Technologic Systems designs for reliability in our embedded ARM based computers. When the first Technologic Systems' products with NAND flash were designed, SLC NAND flash was selected over MLC NAND flash to ensure the highest reliability. Initial product testing showed that SLC NAND flash could endure well over the published 100,000 write/erase cycles, especially when used with the NAND user-space device driver XNAND. However since that time the flash industry has quietly shrunk the die used in SLC NAND, and the endurance has dropped significantly. To address the decreasing endurance of SLC NAND, Technologic Systems is rolling out a significant upgrade to the XNAND user-space device driver, XNAND2.
XNAND2 has been designed to be best in breed for embedded NAND flash management. It provides the same NAND flash management features as found in XNAND, including features like ultra-reliable system bootup, guaranteed data integrity, no reduction in file system size over time, and atomic write operations to name a few. Additionally XNAND2 introduces wear-leveling which will significantly extend the endurance of the NAND flash. XNAND2 also updates the mechanisms for error detection and recovery to ensure the overall reliability of the system. After thorough application and algorithm level testing, XNAND2 will be deploying on several Technologic Systems' products in early 2017.
XNAND2 Performs Under Test
Aggressive write/erase cycling to a single logical block of NAND, while not indicative of real world application use, can be a great early indicator of the quality and endurance of NAND flash devices, and the software drivers that manage them. Under aggressive stress testing the original SLC NAND devices designed into Technologic Systems' products could endure well over 100,000 write/erase cycles, especially when combined with XNAND technology. On the other hand, aggressive stress tests will wear through a block of the lower endurance NAND flash devices being manufactured today in less than 40,000 write/erase cycles. After identifying this change in SLC NAND flash endurance, Technologic Systems began designing and testing XNAND2 as a drop in replacement to XNAND. XNAND2 can endure without failure under the same aggressive stress testing, and evaluated well under corner case testing meant to stress all aspects of the algorithm.
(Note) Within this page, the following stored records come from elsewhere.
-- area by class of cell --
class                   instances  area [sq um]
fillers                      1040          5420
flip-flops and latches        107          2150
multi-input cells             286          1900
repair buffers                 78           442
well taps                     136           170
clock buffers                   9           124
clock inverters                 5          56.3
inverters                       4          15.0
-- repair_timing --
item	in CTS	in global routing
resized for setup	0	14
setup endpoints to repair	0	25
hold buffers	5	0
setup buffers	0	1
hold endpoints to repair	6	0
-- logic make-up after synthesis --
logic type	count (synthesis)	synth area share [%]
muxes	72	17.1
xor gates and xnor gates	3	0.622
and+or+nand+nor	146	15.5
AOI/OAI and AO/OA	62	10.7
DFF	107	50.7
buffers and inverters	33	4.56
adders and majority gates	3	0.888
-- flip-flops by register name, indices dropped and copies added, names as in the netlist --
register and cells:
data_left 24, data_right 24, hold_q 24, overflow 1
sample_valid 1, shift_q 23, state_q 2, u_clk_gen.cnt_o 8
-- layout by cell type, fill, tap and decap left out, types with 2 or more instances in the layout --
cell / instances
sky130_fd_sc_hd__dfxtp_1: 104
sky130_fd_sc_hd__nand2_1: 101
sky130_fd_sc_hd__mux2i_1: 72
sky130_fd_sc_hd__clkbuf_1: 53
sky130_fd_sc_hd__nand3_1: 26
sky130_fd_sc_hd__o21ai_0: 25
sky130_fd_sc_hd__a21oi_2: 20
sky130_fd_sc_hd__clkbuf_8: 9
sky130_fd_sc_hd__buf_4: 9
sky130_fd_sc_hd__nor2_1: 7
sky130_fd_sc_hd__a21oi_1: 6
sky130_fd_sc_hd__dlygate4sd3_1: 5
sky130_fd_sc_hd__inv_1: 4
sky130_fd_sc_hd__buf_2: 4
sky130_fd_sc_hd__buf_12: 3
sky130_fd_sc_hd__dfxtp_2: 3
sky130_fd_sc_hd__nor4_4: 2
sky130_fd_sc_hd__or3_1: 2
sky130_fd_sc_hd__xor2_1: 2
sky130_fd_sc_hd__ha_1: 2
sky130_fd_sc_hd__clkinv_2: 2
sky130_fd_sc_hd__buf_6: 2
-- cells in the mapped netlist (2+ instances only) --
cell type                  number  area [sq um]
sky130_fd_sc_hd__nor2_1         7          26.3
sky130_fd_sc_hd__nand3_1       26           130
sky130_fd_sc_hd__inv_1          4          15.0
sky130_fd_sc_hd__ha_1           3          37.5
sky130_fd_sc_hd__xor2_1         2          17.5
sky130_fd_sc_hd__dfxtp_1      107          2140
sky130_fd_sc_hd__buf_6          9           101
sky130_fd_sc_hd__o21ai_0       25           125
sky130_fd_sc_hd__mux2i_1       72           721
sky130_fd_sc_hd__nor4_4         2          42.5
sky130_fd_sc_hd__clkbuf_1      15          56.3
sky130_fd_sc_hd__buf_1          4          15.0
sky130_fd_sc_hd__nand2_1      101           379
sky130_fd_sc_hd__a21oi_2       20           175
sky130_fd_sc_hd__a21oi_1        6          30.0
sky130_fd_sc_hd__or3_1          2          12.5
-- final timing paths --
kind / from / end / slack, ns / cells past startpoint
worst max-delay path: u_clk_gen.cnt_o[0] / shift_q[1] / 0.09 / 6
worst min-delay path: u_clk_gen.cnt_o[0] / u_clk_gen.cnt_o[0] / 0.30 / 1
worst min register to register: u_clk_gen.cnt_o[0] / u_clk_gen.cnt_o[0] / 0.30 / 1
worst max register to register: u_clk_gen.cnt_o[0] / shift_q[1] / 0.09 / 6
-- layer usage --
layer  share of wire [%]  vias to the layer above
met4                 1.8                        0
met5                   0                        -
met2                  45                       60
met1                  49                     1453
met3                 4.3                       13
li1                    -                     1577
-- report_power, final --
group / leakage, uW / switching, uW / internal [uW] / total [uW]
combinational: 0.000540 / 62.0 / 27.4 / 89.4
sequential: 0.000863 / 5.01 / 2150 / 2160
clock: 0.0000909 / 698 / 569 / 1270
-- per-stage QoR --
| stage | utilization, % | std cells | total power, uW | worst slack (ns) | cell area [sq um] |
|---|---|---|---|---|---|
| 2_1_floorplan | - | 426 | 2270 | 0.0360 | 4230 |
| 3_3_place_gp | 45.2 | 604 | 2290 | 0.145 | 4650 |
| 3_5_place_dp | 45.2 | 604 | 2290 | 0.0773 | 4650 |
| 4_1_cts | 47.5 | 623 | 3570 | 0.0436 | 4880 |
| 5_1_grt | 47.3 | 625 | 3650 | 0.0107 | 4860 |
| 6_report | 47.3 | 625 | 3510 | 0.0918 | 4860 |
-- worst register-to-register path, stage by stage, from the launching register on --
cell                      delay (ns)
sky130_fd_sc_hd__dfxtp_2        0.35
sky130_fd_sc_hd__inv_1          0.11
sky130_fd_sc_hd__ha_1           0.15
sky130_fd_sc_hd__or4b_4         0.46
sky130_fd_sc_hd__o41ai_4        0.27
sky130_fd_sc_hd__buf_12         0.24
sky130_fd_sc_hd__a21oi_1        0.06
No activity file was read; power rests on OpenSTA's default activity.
In order to verify XNAND2's real world performance, Technologic Systems set up a test environment meant to mimic real world use cases in a controlled environment. All of the tests were run on Technologic Systems' TS-4200 systems which were populated with one of three different SLC NAND devices:
- an SLC NAND device manufactured before endurance of the SLC NAND began to fall off
- a newer lower endurance device from Samsung
- a newer lower endurance device from Toshiba with a longer guaranteed product availability
All three of these NAND devices have been or are currently used on various Technologic Systems' products. XNAND2 was tested on the low endurance NAND devices in comparison to the original XNAND on both low endurance and high endurance SLC NAND, to show that XNAND2 can restore the performance of the low endurance NAND to be the same as the original design of XNAND.
To mimic a real world environment, the file system on the TS-4200 was configured with a section of static data, and a section for dynamic write/erase activity. Most systems contain some static data in the NAND flash storage, including OS files and user files that are not changed frequently, or perhaps at all during the life of the product. Systems also include dynamically changing files like from data logging activity or other system mechanisms like file system tables that need to be updated regularly. It is these dynamic files that typically contribute to flash wear out and failure by creating a hotspot of write/erase activity on a NAND flash device. XNAND2 was developed to prevent these hotspots from developing. The static data section filled 240 MBytes of the addressable storage space, and the data there was checked periodically to ensure that no data corruption occurred. In the remaining storage space, 6.75MBytes of variable data was written, verified, and erased repeatedly to create a hotspot of dynamic file activity.
After running for more than two months the units with XNAND2 are still going without any failures. In that same time period all of the units running XNAND on the low endurance NAND devices had failed. The systems running XNAND on the older high endurance SLC NAND are also still going without failure, showing that XNAND2 is as reliable as the original solution. The table below shows the average number of writes to the dynamic region survived by the devices. The failed devices failed from permanent data loss due to NAND flash wear out.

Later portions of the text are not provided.